## [Data for review]
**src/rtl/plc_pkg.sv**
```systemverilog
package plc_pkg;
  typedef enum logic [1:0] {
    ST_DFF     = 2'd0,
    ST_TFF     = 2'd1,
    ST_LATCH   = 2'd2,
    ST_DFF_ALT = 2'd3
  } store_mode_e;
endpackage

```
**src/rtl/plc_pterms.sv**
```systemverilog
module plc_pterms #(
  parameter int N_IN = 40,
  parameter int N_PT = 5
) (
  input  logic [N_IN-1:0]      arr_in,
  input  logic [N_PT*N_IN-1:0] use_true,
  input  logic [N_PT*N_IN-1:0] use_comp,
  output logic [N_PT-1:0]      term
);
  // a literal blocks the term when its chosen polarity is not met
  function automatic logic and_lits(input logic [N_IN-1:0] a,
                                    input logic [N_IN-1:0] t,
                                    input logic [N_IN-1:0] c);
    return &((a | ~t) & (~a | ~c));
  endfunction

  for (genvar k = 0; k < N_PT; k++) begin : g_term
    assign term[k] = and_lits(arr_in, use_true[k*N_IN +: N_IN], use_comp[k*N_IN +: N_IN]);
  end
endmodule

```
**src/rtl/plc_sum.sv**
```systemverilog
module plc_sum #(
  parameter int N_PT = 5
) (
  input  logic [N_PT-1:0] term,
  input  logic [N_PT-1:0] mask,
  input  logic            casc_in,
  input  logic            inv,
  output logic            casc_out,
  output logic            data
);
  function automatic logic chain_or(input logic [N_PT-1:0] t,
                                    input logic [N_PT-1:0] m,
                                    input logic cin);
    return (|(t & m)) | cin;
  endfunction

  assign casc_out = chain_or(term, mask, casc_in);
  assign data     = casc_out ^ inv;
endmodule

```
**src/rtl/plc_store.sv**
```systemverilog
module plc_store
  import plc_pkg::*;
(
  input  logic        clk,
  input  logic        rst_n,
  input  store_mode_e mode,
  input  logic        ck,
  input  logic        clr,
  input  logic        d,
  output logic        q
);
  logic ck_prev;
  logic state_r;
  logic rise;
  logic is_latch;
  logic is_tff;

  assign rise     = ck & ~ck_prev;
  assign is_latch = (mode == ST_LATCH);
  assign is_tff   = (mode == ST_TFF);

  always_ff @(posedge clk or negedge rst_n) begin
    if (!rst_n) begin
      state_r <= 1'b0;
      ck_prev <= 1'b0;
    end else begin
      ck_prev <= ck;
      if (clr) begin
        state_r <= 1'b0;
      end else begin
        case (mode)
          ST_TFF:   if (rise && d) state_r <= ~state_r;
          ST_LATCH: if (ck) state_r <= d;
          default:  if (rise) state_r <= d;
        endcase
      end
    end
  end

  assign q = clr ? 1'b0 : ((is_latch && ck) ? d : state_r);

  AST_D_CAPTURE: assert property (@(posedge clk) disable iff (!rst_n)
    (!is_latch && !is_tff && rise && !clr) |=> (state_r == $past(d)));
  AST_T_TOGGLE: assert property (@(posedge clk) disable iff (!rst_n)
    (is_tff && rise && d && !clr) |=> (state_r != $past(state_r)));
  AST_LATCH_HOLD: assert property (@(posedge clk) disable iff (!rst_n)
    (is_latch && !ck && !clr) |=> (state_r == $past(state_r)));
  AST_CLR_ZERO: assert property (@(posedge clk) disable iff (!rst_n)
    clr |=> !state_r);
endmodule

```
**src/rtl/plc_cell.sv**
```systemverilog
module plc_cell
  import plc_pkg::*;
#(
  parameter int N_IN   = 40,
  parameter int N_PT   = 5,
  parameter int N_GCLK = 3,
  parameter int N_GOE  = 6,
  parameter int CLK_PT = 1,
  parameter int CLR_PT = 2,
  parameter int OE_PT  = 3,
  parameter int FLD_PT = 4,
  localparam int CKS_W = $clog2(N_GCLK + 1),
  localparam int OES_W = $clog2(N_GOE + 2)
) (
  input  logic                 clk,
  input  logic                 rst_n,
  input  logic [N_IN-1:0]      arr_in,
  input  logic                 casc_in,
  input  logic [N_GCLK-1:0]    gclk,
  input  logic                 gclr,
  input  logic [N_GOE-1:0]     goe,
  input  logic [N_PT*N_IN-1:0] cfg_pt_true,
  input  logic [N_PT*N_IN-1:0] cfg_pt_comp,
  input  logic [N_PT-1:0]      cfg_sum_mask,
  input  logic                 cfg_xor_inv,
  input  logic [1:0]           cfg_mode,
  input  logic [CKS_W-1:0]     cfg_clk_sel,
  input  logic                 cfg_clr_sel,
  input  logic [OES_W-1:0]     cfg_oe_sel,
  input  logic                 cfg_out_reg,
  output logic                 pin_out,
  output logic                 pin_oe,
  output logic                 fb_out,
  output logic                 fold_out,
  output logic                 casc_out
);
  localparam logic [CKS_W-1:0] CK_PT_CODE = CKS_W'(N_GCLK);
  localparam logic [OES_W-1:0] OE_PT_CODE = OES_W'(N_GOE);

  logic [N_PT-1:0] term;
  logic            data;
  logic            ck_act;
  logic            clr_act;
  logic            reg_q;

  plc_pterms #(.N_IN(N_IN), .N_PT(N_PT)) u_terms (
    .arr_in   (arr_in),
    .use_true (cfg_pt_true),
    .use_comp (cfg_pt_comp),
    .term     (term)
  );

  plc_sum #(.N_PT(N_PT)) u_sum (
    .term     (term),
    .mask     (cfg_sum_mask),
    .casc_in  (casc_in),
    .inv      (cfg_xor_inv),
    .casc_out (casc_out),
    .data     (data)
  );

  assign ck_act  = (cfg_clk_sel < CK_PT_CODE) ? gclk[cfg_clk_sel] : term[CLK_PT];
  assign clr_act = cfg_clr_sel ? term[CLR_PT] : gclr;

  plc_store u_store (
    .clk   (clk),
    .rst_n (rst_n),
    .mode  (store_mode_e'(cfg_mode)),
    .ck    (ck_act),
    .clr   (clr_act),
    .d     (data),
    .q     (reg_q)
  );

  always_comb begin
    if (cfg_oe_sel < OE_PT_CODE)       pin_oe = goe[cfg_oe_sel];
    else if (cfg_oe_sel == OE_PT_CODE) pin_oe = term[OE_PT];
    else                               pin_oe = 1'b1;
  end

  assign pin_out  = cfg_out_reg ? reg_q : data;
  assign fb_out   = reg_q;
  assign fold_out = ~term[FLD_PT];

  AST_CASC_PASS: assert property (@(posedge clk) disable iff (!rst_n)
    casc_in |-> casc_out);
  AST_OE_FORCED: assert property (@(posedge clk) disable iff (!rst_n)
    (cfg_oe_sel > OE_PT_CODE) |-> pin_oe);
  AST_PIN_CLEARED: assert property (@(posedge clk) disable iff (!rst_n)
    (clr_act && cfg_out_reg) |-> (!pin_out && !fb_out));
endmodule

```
* * *
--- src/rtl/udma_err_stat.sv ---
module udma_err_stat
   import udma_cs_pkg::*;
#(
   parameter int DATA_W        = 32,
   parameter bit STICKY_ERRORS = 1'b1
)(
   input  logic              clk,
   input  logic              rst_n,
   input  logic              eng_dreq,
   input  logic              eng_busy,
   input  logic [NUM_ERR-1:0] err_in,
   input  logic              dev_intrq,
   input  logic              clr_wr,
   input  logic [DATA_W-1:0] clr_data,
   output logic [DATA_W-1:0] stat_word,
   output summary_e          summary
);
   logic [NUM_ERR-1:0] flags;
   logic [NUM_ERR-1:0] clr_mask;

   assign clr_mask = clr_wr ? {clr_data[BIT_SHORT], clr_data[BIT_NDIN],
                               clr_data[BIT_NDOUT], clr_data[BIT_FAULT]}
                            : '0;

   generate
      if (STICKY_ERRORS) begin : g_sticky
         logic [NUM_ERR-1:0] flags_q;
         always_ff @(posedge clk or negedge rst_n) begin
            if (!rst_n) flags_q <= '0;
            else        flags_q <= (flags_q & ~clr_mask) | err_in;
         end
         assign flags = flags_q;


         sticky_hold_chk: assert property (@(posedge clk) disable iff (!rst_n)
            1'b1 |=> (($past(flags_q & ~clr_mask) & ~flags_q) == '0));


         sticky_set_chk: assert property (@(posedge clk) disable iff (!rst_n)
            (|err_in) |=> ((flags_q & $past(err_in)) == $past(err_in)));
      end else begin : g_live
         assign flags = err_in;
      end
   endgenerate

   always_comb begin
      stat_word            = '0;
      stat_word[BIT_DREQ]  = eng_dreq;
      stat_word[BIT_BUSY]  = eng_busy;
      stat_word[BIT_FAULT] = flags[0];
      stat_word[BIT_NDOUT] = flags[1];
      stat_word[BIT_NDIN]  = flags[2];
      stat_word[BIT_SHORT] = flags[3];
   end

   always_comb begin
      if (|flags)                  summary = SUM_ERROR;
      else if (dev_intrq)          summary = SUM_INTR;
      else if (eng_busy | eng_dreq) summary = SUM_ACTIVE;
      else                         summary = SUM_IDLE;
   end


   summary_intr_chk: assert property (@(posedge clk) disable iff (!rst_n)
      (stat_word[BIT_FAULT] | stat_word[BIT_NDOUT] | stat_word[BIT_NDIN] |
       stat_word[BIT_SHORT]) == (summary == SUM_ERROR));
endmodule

## [Assignment]
From the data, list each line in which the string "localparam" appears.

## [Answer to the problem]
  localparam int CKS_W = $clog2(N_GCLK + 1),
  localparam int OES_W = $clog2(N_GOE + 2)
  localparam logic [CKS_W-1:0] CK_PT_CODE = CKS_W'(N_GCLK);
  localparam logic [OES_W-1:0] OE_PT_CODE = OES_W'(N_GOE);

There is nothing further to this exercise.